Well Chris, I don't know too much about how the Spanish NHS works so if you could give me a bit of info on it and how to get onto it lol that would be helpful, I mean I have the prescription already written here in Wales,UK lol! Just wanted to know if the Spanish farmicia will take that as a prescription or if i will have to go see a Spanish Dr.

Emma


----------



## chris(madrid) (Mar 23, 2008)

EmmaLouUK said:


> Well Chris, I don't know too much about how the Spanish NHS works so if you could give me a bit of info on it and how to get onto it lol that would be helpful, I mean I have the prescription already written here in Wales,UK lol! Just wanted to know if the Spanish farmicia will take that as a prescription or if i will have to go see a Spanish Dr. Emma


Emma - It depends.
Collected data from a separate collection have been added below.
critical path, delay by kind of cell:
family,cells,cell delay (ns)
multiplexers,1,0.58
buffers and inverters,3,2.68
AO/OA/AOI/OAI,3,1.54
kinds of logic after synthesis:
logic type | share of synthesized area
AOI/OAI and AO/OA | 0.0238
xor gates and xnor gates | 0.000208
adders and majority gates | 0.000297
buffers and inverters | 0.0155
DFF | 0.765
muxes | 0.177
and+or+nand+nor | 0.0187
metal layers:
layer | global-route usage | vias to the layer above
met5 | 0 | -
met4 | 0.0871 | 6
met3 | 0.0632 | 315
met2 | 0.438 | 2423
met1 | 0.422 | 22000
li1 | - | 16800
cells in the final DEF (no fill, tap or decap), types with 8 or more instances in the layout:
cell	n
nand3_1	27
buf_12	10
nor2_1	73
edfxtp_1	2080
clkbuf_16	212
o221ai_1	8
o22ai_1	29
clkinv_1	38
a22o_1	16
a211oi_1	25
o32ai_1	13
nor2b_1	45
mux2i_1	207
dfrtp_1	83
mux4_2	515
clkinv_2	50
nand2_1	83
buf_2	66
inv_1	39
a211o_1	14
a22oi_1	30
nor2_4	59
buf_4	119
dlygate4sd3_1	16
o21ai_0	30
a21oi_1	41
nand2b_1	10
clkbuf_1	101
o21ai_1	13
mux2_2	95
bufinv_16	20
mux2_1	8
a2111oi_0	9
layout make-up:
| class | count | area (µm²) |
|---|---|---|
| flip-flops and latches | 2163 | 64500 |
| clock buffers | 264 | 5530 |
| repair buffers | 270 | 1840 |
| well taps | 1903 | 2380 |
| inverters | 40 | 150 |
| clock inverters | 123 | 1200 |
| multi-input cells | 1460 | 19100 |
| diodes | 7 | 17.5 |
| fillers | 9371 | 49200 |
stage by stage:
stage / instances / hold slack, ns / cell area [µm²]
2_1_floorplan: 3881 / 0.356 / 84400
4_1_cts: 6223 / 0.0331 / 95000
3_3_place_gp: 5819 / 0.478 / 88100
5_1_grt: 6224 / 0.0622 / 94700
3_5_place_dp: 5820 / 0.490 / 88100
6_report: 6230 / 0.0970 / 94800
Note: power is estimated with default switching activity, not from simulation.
If the "drug" is one that requires a prescription - Then a couple of things COULD happen. 

One is simply they will Not accept the prescription AT ALL and insist you see a Spanish Doctor. If the drug is in anyway controlled it's LIKELY. 

If this happens you can see a private doctor - but the drugs will not then be subsidised. And the NHS will not simply sign off on a private doctors prescriptions. This I know first hand.
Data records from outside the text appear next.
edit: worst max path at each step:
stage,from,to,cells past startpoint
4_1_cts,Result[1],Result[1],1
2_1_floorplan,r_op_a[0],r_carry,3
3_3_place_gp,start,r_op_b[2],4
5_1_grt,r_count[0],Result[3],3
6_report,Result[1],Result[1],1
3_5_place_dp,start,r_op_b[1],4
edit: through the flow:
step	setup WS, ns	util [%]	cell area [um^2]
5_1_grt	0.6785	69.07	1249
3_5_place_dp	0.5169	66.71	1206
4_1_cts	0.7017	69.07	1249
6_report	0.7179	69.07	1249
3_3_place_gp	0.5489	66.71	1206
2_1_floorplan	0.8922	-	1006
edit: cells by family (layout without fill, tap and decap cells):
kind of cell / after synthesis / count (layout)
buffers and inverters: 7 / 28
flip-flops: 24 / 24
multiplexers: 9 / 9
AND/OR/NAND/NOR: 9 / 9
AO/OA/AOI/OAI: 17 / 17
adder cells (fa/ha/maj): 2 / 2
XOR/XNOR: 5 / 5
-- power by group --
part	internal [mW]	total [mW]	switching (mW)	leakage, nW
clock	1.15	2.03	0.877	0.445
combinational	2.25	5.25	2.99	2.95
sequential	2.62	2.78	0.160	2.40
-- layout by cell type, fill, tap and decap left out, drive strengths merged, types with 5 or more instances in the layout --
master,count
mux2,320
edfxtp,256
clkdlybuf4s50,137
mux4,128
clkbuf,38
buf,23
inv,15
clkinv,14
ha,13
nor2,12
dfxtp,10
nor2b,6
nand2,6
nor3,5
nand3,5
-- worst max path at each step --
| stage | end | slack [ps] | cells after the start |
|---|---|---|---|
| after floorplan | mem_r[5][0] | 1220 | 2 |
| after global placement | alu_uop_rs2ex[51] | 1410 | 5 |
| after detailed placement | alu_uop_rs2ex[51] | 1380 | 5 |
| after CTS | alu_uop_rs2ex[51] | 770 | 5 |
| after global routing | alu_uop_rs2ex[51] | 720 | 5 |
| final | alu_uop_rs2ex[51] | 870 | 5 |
To see a state doctor you could TRY getting in as a "stranded visitor" but ideally (if you're staying here) you should get a SS number (if you work you will anyway) - You'll be allocated a surgery/doctor near where you live. BUT they may insist in redoing all tests etc - be warned.

Sometimes the drug name (Brand) used is either not sold here OR they cant supply. This means they dont know what you need.

The MEDICAL NAMES may differ enough for there to be doubt. ---- I've seen this helping a mate to get pills for his dogs Water Diabetes - the UK medical name and Spanish Medical names were close but not close enough - and there were two Spanish drugs that COULD have been the right one. So I went to our vet who gave me the Spanish translation. 

The Pharmacist MAY decide he wants his back covered and insist you get something from a Spanish Doctor. In their shoes - I think I would too.

IF I WERE YOU . I'D *NOT* ASSUME THE PHARMACIST WILL ACCEPT A UK PRESCRIPTION.


----------



## EmmaLouUK (Aug 4, 2008)

chris(madrid) said:


> Emma - It depends. If the "drug" is one that requires a prescription - Then a couple of things COULD happen.
> 
> One is simply they will Not accept the prescription AT ALL and insist you see a Spanish Doctor. If the drug is in anyway controlled it's LIKELY.
> 
> ...


Thanks Chris,
the prescription I would be after is microgynon30 which is the contraceptive pill, i know there must be tests done like blood pressure etc but i have recently had this done. I will try to get the other half here and so I will be ok but just covering all parts  Thanks for clearing up some of the Spanish health system.

Emma


----------